More confident: Researches have proved that holding and comforting a baby when needed during the first six months of life tend to be more confident and secure later on.
Is it always good to have a strong bonding with your child?
Having a special attachment have surely many advantages but it has some disadvantages that you should not ignore.
For instance, depending on the day, there are moment my son would not let me having a shower because he wants me to hold him at this particular moment.
Or in some occasions, he wants to sit on my lap while I am sitting on the wc. (yeah, I know!)
Could it be sometimes that he thinks that our personalities are merging?
I do know that the first months of life a baby thinks that he’s part of his mother. Could it be still possible that this feeling keep continuing from time to time?
A strong bond with your child may have a negative effect for the mother if she lives her life through her child only. I remember seeing a TV program many years ago showing a mother who had a strong bonding with her daughter, her unique child. Once, her daughter had to leave the nest, to go to university miles away from home, the mother entered in deep depression. She had difficulties to cope with the separation. She felt she needed to call her daughter every day. She just couldn’t go over the fact that her daughter has grown up and she needed her own space.
However, this strong bonding can surely affect your child too. He or she might not want to leave the cozy nest so easily.
By having a too strong relationship with your child, you might end up over protecting him or her and not let them live their own experience.
Well, I am happy to have this strong bonding with my son. However, I am able to take some breaks from him. No matter how much I love him, I have no problem to have some time just for me.
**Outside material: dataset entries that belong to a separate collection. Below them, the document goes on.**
$ cat config.mk
export PLATFORM = sky130hd
export DESIGN_NAME = rtc_time_of_day_alarm
export DESIGN_NICKNAME = d
export VERILOG_FILES = /design/src/rtc_pkg.sv /design/src/rtc_time_of_day_alarm.sv
export VERILOG_INCLUDE_DIRS = /design/src
export SDC_FILE = /design/constraint.sdc
export NUM_CORES = 1
export LEC_CHECK = 0
export BUFFER_PORTS_ARGS = -buffer_cell sky130_fd_sc_hd__buf_2
export CORE_UTILIZATION = 65
export DETAILED_ROUTE_END_ITERATION = 10
export PLACE_DENSITY = 0.86
export SLEW_MARGIN = 20
export SYNTH_ARGS = -nofsm -noshare
export SYNTH_HDL_FRONTEND = slang
export SYNTH_SLANG_ARGS = --single-unit
$ cat constraint.sdc
create_clock -name clk -period 12.1 [get_ports clk]
set_input_delay 2.42 -clock clk [delete_from_list [all_inputs] [get_ports clk]]
set_output_delay 2.42 -clock clk [all_outputs]
set_load 0.05 [all_outputs]
$ cat src/rtc_map.svh
// Register offsets, field positions, reset values and timing counts of the clock block.
// What this block does
// - Seconds, minutes, hours and days advance from the incoming one-per-second tick.
// - With alarm enabled, an interrupt rises when running time reaches the alarm values.
// - A sampling timer makes fixed-frequency events independent of the alarm.
// - Periodic events occur every second, minute, hour and day.
// - Seconds are a six-bit counter in the seconds register.
// - Six-bit minutes and five-bit hours share the hours-and-minutes register.
// - Days are a sixteen-bit counter in the days register.
// - Three alarm registers mirror the counters; full equality raises the alarm event.
// - A stopwatch counts down in minute steps and flags on a minute boundary.
// - Time registers read and write anytime; a write replaces the running time at once.
// - Power-on reset zeroes reserved bits; time fields take no promised value.
// - Hours sit in bits 12 to 8; software writes only 0 to 23.
// - Minutes sit in bits 5 to 0; software writes only 0 to 59.
// - Seconds sit in bits 5 to 0; software writes only 0 to 59.
// - Reserved bits 31 to 13 and 7 to 6 read as zero.
// - Alarm hours sit in bits 12 to 8, range 0 to 23, as the counter.
// - Alarm minutes sit in bits 5 to 0, range 0 to 59.
// - Alarm registers read and write at any time without waiting.
// - Ten registers plus two oscillator count words, three unmapped words between.
// - Control bit 7 enables the clock; the soft reset leaves it unchanged.
// - Status bits set on events regardless of enables; writing one clears them.
`ifndef RTC_MAP_SVH
`define RTC_MAP_SVH

`define RTC_OFS_TIME_HM    12'h3C0
`define RTC_OFS_TIME_SEC   12'h3C4
`define RTC_OFS_ALM_HM     12'h3C8
`define RTC_OFS_ALM_SEC    12'h3CC
`define RTC_OFS_CTRL       12'h3D0
`define RTC_OFS_STATUS     12'h3D4
`define RTC_OFS_IRQ_EN     12'h3D8
`define RTC_OFS_STOPWATCH  12'h3DC
`define RTC_OFS_DAYS       12'h3E0
`define RTC_OFS_ALM_DAY    12'h3E4
`define RTC_OFS_OSC_UPPER  12'h3F4
`define RTC_OFS_OSC_LOWER  12'h3F8

`define RTC_HOURS_MSB      12
`define RTC_HOURS_LSB      8
`define RTC_MIN_MSB        5
`define RTC_SEC_MSB        5
`define RTC_CTRL_EN_BIT    7
`define RTC_CTRL_SRST_BIT  0

`define RTC_SEC_LAST       6'h3B
`define RTC_MIN_LAST       6'h3B
`define RTC_HOUR_LAST      5'h17
`define RTC_STOPWATCH_OFF  6'h3F
`define RTC_EN_RESET       1'b1

`define RTC_NUM_EVENTS     10
`define RTC_EV_STOPWATCH   0
`define RTC_EV_MINUTE      1
`define RTC_EV_ALARM       2
`define RTC_EV_DAY         3
`define RTC_EV_SECOND      4
`define RTC_EV_HOUR        5
`define RTC_EV_SAMPLE0     6

`define RTC_RESP_OKAY      2'h0
`define RTC_RESP_SLVERR    2'h2

`define RTC_CLK_HZ         50000000
`define RTC_SAMPLE_HZ      64
`define RTC_SAMPLE_CYCLES  (`RTC_CLK_HZ / `RTC_SAMPLE_HZ)

`endif

$ cat src/rtc_pkg.sv
// Types shared by the clock block: bus channel bundles.
package rtc_pkg;

    typedef struct packed {
        logic [11:0] awaddr;
        logic        awvalid;
        logic [31:0] wdata;
        logic [3:0]  wstrb;
        logic        wvalid;
        logic        bready;
        logic [11:0] araddr;
        logic        arvalid;
        logic        rready;
    } axiReq_t;

    typedef struct packed {
        logic        awready;
        logic        wready;
        logic [1:0]  bresp;
        logic        bvalid;
        logic        arready;
        logic [31:0] rdata;
        logic [1:0]  rresp;
        logic        rvalid;
    } axiRsp_t;

endpackage : rtc_pkg

$ cat src/rtc_time_of_day_alarm.sv
// Time-of-day clock with alarm, stopwatch, periodic events and a register slave.
//
// The AXI4-Lite register port was decided locally.
`timescale 1ns/1ps
`default_nettype none
`include "rtc_map.svh"

module rtc_time_of_day_alarm #(
    parameter int unsigned SAMPLE_DIV = `RTC_SAMPLE_CYCLES
) (
    input  wire logic             clk,
    input  wire logic             rst,
    input  wire rtc_pkg::axiReq_t bus,
    output wire rtc_pkg::axiRsp_t rsp,
    input  wire logic             tick1Hz,
    output logic                  irq
);
    import rtc_pkg::*;

    // ========================================================================
    // State
    // ========================================================================
    logic [4:0]  hours;
    logic [5:0]  minutes;
    logic [5:0]  seconds;
    logic [15:0] days;
    logic [4:0]  almHours;
    logic [5:0]  almMinutes;
    logic [5:0]  almSeconds;
    logic [15:0] almDays;
    logic        clockEnable;
    logic [`RTC_NUM_EVENTS-1:0] status;
    logic [`RTC_NUM_EVENTS-1:0] irqEnable;
    logic [5:0]  stopwatch;
    logic [31:0] oscUpper;
    logic [31:0] oscLower;
    logic [31:0] divCnt;
    logic [2:0]  sampCnt;
    logic        matchPrev;
    logic        bvalid;
    logic [1:0]  bresp;
    logic        rvalid;
    logic [31:0] rdata;
    logic [1:0]  rresp;

    // Merges a write into a word, lane by lane.
    function automatic logic [31:0] merge(input logic [31:0] old,
                                          input logic [31:0] wd,
                                          input logic [3:0]  st);
        logic [31:0] res;
        res = old;
        for (int i = 0; i < 4; i++) begin
            if (st[i]) begin
                res[i*8 +: 8] = wd[i*8 +: 8];
            end
        end
        return res;
    endfunction : merge

    // ========================================================================
    // Write decode
    // ========================================================================
    // Address and data are taken together; one write is outstanding at most.
    // A lone address or data beat waits for its partner.
    wire wrTake = bus.awvalid && bus.wvalid && !bvalid;
    wire [11:0] wa = bus.awaddr;
    wire wrHm    = wrTake && (wa == `RTC_OFS_TIME_HM);
    wire wrSec   = wrTake && (wa == `RTC_OFS_TIME_SEC);
    wire wrAHm   = wrTake && (wa == `RTC_OFS_ALM_HM);
    wire wrASec  = wrTake && (wa == `RTC_OFS_ALM_SEC);
    wire wrCtrl  = wrTake && (wa == `RTC_OFS_CTRL);
    wire wrStat  = wrTake && (wa == `RTC_OFS_STATUS);
    wire wrIen   = wrTake && (wa == `RTC_OFS_IRQ_EN);
    wire wrSw    = wrTake && (wa == `RTC_OFS_STOPWATCH);
    wire wrDays  = wrTake && (wa == `RTC_OFS_DAYS);
    wire wrADay  = wrTake && (wa == `RTC_OFS_ALM_DAY);
    wire wrOscU  = wrTake && (wa == `RTC_OFS_OSC_UPPER);
    wire wrOscL  = wrTake && (wa == `RTC_OFS_OSC_LOWER);
    wire wrHit   = wrHm | wrSec | wrAHm | wrASec | wrCtrl | wrStat | wrIen
                 | wrSw | wrDays | wrADay | wrOscU | wrOscL;

    // Read views; reserved bits read as zero.
    wire [31:0] curHm   = {19'h00000, hours, 2'b00, minutes};
    wire [31:0] curSec  = {26'h0000000, seconds};
    wire [31:0] curAHm  = {19'h00000, almHours, 2'b00, almMinutes};
    wire [31:0] curASec = {26'h0000000, almSeconds};
    wire [31:0] curCtrl = {24'h000000, clockEnable, 7'h00};
    wire [31:0] curStat = {22'h000000, status};
    wire [31:0] curIen  = {22'h000000, irqEnable};
    wire [31:0] curSw   = {26'h0000000, stopwatch};
    wire [31:0] curDays = {16'h0000, days};
    wire [31:0] curADay = {16'h0000, almDays};

    // Unstrobed byte lanes keep their contents.
    wire [31:0] mHm   = merge(curHm, bus.wdata, bus.wstrb);
    wire [31:0] mSec  = merge(curSec, bus.wdata, bus.wstrb);
    wire [31:0] mAHm  = merge(curAHm, bus.wdata, bus.wstrb);
    wire [31:0] mASec = merge(curASec, bus.wdata, bus.wstrb);
    wire [31:0] mCtrl = merge(curCtrl, bus.wdata, bus.wstrb);
    wire [31:0] mIen  = merge(curIen, bus.wdata, bus.wstrb);
    wire [31:0] mSw   = merge(curSw, bus.wdata, bus.wstrb);
    wire [31:0] mDays = merge(curDays, bus.wdata, bus.wstrb);
    wire [31:0] mADay = merge(curADay, bus.wdata, bus.wstrb);
    wire [31:0] mOscU = merge(oscUpper, bus.wdata, bus.wstrb);
    wire [31:0] mOscL = merge(oscLower, bus.wdata, bus.wstrb);
    wire [31:0] clrMask = bus.wdata & {{8{bus.wstrb[3]}}, {8{bus.wstrb[2]}},
                                       {8{bus.wstrb[1]}}, {8{bus.wstrb[0]}}};

    // Soft reset acts in the cycle of its write.
    wire softReset = wrCtrl && mCtrl[`RTC_CTRL_SRST_BIT];

    // ========================================================================
    // Time counting
    // ========================================================================
    // A time write wins over a tick in one cycle.
    // Out-of-range writes wrap at the next carry.
    wire advance = tick1Hz && clockEnable;
    wire secWrap = (seconds >= `RTC_SEC_LAST);
    wire minWrap = (minutes >= `RTC_MIN_LAST);
    wire hrWrap  = (hours >= `RTC_HOUR_LAST);
    wire secEvt  = advance;
    wire minEvt  = advance && secWrap;
    wire hrEvt   = minEvt && minWrap;
    wire dayEvt  = hrEvt && hrWrap;

    // Next values, taken on a tick for seconds and on a carry otherwise.
    wire [5:0]  incSec  = secWrap ? 6'h00 : seconds + 6'h01;
    wire [5:0]  incMin  = minWrap ? 6'h00 : minutes + 6'h01;
    wire [4:0]  incHr   = hrWrap ? 5'h00 : hours + 5'h01;
    wire [15:0] incDays = days + 16'h0001;

    // ========================================================================
    // Sampling timer and stopwatch
    // ========================================================================
    // The sampling timer runs from the system clock, so it keeps time only
    // while that clock runs at its nominal rate.
    wire sampTick = clockEnable && (divCnt >= 32'(SAMPLE_DIV - 1));
    wire [3:0] sampEvt;
    // Bit 6 is the base rate; each next bit halves it.
    assign sampEvt[0] = sampTick;
    assign sampEvt[1] = sampTick && sampCnt[0];
    assign sampEvt[2] = sampTick && (&sampCnt[1:0]);
    assign sampEvt[3] = sampTick && (&sampCnt);

    // A stopwatch at zero flags on the next minute and parks at all ones.
    // Any other written value arms it.
    wire swRunning = (stopwatch != `RTC_STOPWATCH_OFF);
    wire swEvt     = minEvt && swRunning && (stopwatch == 6'h00);

    // ========================================================================
    // Alarm
    // ========================================================================
    // Registered values are compared, so the event trails a tick.
    // Only a rising match counts; a standing one flags once.
    wire match = (hours == almHours) && (minutes == almMinutes)
              && (seconds == almSeconds) && (days == almDays);
    wire alarmEvt = match && !matchPrev;

    // One status bit per event source.
    wire [`RTC_NUM_EVENTS-1:0] events;
    assign events[`RTC_EV_STOPWATCH] = swEvt;
    assign events[`RTC_EV_MINUTE]    = minEvt;
    assign events[`RTC_EV_ALARM]     = alarmEvt;
    assign events[`RTC_EV_DAY]       = dayEvt;
    assign events[`RTC_EV_SECOND]    = secEvt;
    assign events[`RTC_EV_HOUR]      = hrEvt;
    assign events[`RTC_EV_SAMPLE0 +: 4] = sampEvt;

    // Set wins over a clear written in the same cycle.
    wire [`RTC_NUM_EVENTS-1:0] clrBits = wrStat ? clrMask[`RTC_NUM_EVENTS-1:0]
                                                : '0;
    wire [`RTC_NUM_EVENTS-1:0] next_status = (status & ~clrBits) | events;

    assign irq = |(status & irqEnable);

    // ========================================================================
    // Counter registers
    // ========================================================================
    // Power-on leaves time fields at zero; software must still set the time.
    // Soft reset clears time too; the enable and the match history survive.
    always_ff @(posedge clk or posedge rst) begin
        if (rst) begin
            seconds <= 6'h00;
            minutes <= 6'h00;
            hours   <= 5'h00;
            days    <= 16'h0000;
        end else if (softReset) begin
            seconds <= 6'h00;
            minutes <= 6'h00;
            hours   <= 5'h00;
            days    <= 16'h0000;
        end else begin
            if (wrSec) begin
                seconds <= mSec[`RTC_SEC_MSB:0];
            end else if (advance) begin
                seconds <= incSec;
            end
            if (wrHm) begin
                minutes <= mHm[`RTC_MIN_MSB:0];
                hours   <= mHm[`RTC_HOURS_MSB:`RTC_HOURS_LSB];
            end else begin
                if (minEvt) begin
                    minutes <= incMin;
                end
                if (hrEvt) begin
                    hours <= incHr;
                end
            end
            if (wrDays) begin
                days <= mDays[15:0];
            end else if (dayEvt) begin
                days <= incDays;
            end
        end
    end

    // ========================================================================
    // Alarm, control and interrupt registers
    // Alarm and oscillator words are plain storage.
    // ========================================================================
    always_ff @(posedge clk or posedge rst) begin
        if (rst) begin
            almSeconds <= 6'h00;
            almMinutes <= 6'h00;
            almHours   <= 5'h00;
            almDays    <= 16'h0000;
            irqEnable  <= '0;
            status     <= '0;
            stopwatch  <= `RTC_STOPWATCH_OFF;
            oscUpper   <= 32'h00000000;
            oscLower   <= 32'h00000000;
        end else if (softReset) begin
            almSeconds <= 6'h00;
            almMinutes <= 6'h00;
            almHours   <= 5'h00;
            almDays    <= 16'h0000;
            irqEnable  <= '0;
            status     <= '0;
            stopwatch  <= `RTC_STOPWATCH_OFF;
            oscUpper   <= 32'h00000000;
            oscLower   <= 32'h00000000;
        end else begin
            if (wrASec) begin
                almSeconds <= mASec[`RTC_SEC_MSB:0];
            end
            if (wrAHm) begin
                almMinutes <= mAHm[`RTC_MIN_MSB:0];
                almHours   <= mAHm[`RTC_HOURS_MSB:`RTC_HOURS_LSB];
            end
            if (wrADay) begin
                almDays <= mADay[15:0];
            end
            if (wrIen) begin
                irqEnable <= mIen[`RTC_NUM_EVENTS-1:0];
            end
            status <= next_status;
            if (wrSw) begin
                stopwatch <= mSw[5:0];
            end else if (swEvt) begin
                stopwatch <= `RTC_STOPWATCH_OFF;
            end else if (minEvt && swRunning) begin
                stopwatch <= stopwatch - 6'h01;
            end
            if (wrOscU) begin
                oscUpper <= mOscU;
            end
            if (wrOscL) begin
                oscLower <= mOscL;
            end
        end
    end

    // The enable bit sits outside the soft reset on purpose.
    always_ff @(posedge clk or posedge rst) begin
        if (rst) begin
            clockEnable <= `RTC_EN_RESET;
        end else if (wrCtrl) begin
            clockEnable <= mCtrl[`RTC_CTRL_EN_BIT];
        end
    end

    // The divider rests at zero while the clock is off.
    // Match history survives a soft reset, so zeroed time and alarm raise the alarm event unless already matching.
    always_ff @(posedge clk or posedge rst) begin
        if (rst) begin
            divCnt    <= 32'h00000000;
            sampCnt   <= 3'h0;
            matchPrev <= 1'b0;
        end else begin
            matchPrev <= match;
            if (softReset || !clockEnable || sampTick) begin
                divCnt <= 32'h00000000;
            end else begin
                divCnt <= divCnt + 32'h00000001;
            end
            if (softReset) begin
                sampCnt <= 3'h0;
            end else if (sampTick) begin
                sampCnt <= sampCnt + 3'h1;
            end
        end
    end

    // ========================================================================
    // Bus slave
    // ========================================================================
    // Unmapped words, the hole too, answer SLVERR and zero.
    wire [11:0] ra = bus.araddr;
    wire rdTake = bus.arvalid && !rvalid;
    logic [31:0] rdMux;
    logic        rdHit;
    always_comb begin
        rdHit = 1'b1;
        case (ra)
            `RTC_OFS_TIME_HM:   rdMux = curHm;
            `RTC_OFS_TIME_SEC:  rdMux = curSec;
            `RTC_OFS_ALM_HM:    rdMux = curAHm;
            `RTC_OFS_ALM_SEC:   rdMux = curASec;
            `RTC_OFS_CTRL:      rdMux = curCtrl;
            `RTC_OFS_STATUS:    rdMux = curStat;
            `RTC_OFS_IRQ_EN:    rdMux = curIen;
            `RTC_OFS_STOPWATCH: rdMux = curSw;
            `RTC_OFS_DAYS:      rdMux = curDays;
            `RTC_OFS_ALM_DAY:   rdMux = curADay;
            `RTC_OFS_OSC_UPPER: rdMux = oscUpper;
            `RTC_OFS_OSC_LOWER: rdMux = oscLower;
            default: begin
                rdMux = 32'h00000000;
                rdHit = 1'b0;
            end
        endcase
    end

    // A response stands until the master takes it.
    always_ff @(posedge clk or posedge rst) begin
        if (rst) begin
            bvalid <= 1'b0;
            bresp  <= `RTC_RESP_OKAY;
        end else if (wrTake) begin
            bvalid <= 1'b1;
            bresp  <= wrHit ? `RTC_RESP_OKAY : `RTC_RESP_SLVERR;
        end else if (bus.bready) begin
            bvalid <= 1'b0;
        end
    end

    // Read data is latched at the take and then held.
    always_ff @(posedge clk or posedge rst) begin
        if (rst) begin
            rvalid <= 1'b0;
            rdata  <= 32'h00000000;
            rresp  <= `RTC_RESP_OKAY;
        end else if (rdTake) begin
            rvalid <= 1'b1;
            rdata  <= rdMux;
            rresp  <= rdHit ? `RTC_RESP_OKAY : `RTC_RESP_SLVERR;
        end else if (bus.rready) begin
            rvalid <= 1'b0;
        end
    end

    // Ready rises only with both write beats present.
    assign rsp.awready = wrTake;
    assign rsp.wready  = wrTake;
    assign rsp.bvalid  = bvalid;
    assign rsp.bresp   = bresp;
    assign rsp.arready = !rvalid;
    assign rsp.rvalid  = rvalid;
    assign rsp.rdata   = rdata;
    assign rsp.rresp   = rresp;

endmodule : rtc_time_of_day_alarm
`default_nettype wire

* Word level (Yosys, flattened, before mapping)
Index checks and enable logic that the tools add are counted.
Storage, ports and cells: word-level logic and storage cells 228, input port bits 68, register bits after elaboration 231, output and inout port bits 42
Operators by class: add/subtract/negate cells 7, reduce and logical (&&, ||, !) cells 81, mux-type cells 54, $lt $le $gt $ge 4, bitwise operators 16, equal/unequal tests 35
Operator list (number):
- $pmux 32 s12 | 1
- $eq 12x10->1 const B | 24
- $mux 32 | 5
- $mux 6 | 17
- $mux 16 | 5
- $reduce_and 2->1 | 23
- $mux 10 | 4
- $mux 5 | 7
- $add 32x1->32 const B | 1
- $ge 32x20->1 const B | 1
- $mux 8 | 4
- $and 10x10->10 | 3
- $logic_and 1x1->1 | 30
- $reduce_bool 2->1 | 13
- $ne 3x2->1 const B | 6
- $add 16x1->16 const B | 1
- $eq 16x16->1 | 1
- $add 6x1->6 const B | 2
- $eq 6x6->1 | 2
- $ge 6x6->1 const B | 2
- $reduce_bool 3->1 | 4
- $reduce_or 12->1 | 1
- $or 1x1->1 | 11
- $not 10->10 | 1
- 16 further kinds | 28

* Longest topological paths before layout
depth in word-level cells 15, gate-level depth with buffers 8, gate-level depth less buffers 7

* Worst setup path after synthesis
OpenSTA, ideal clock, no wires.
path kind input to output, from input bus[15] (netlist name), to output rsp[39] (netlist name), slack 6.703 ns, required time 9.680 ns, stages 3, arrival time 2.977 ns, buffers on the path 1, cells stage by stage nand3b_2 -> inv_1 -> buf_4
On the way: word-level cells in the longest chain between the ends 2
Ends and longest elaborated chain:
- from (decl) | line rtc_time_of_day_alarm.sv:13 | input wire rtc_pkg::axiReq_t bus,
- $logic_and 1x1->1 (2 in series) | line rtc_time_of_day_alarm.sv:65 | wire wrTake = bus.awvalid && bus.wvalid && !bvalid;
- to (decl) | line rtc_time_of_day_alarm.sv:14 | output wire rtc_pkg::axiRsp_t rsp,
Every way passes these cells.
As a matter of fact, he stays two days a week with a childminder and this will be even increased to 3 days.
I want to make sure that our relationship is healthy and well-balanced.
In conclusion, it is very important to bond with your child as it helps to be more secure and confidence in his/her adult life. However, it is crucial that the bonding does not become a threat to prevent your child to develop properly.
And you, what is your experience in term of bonding with your little one?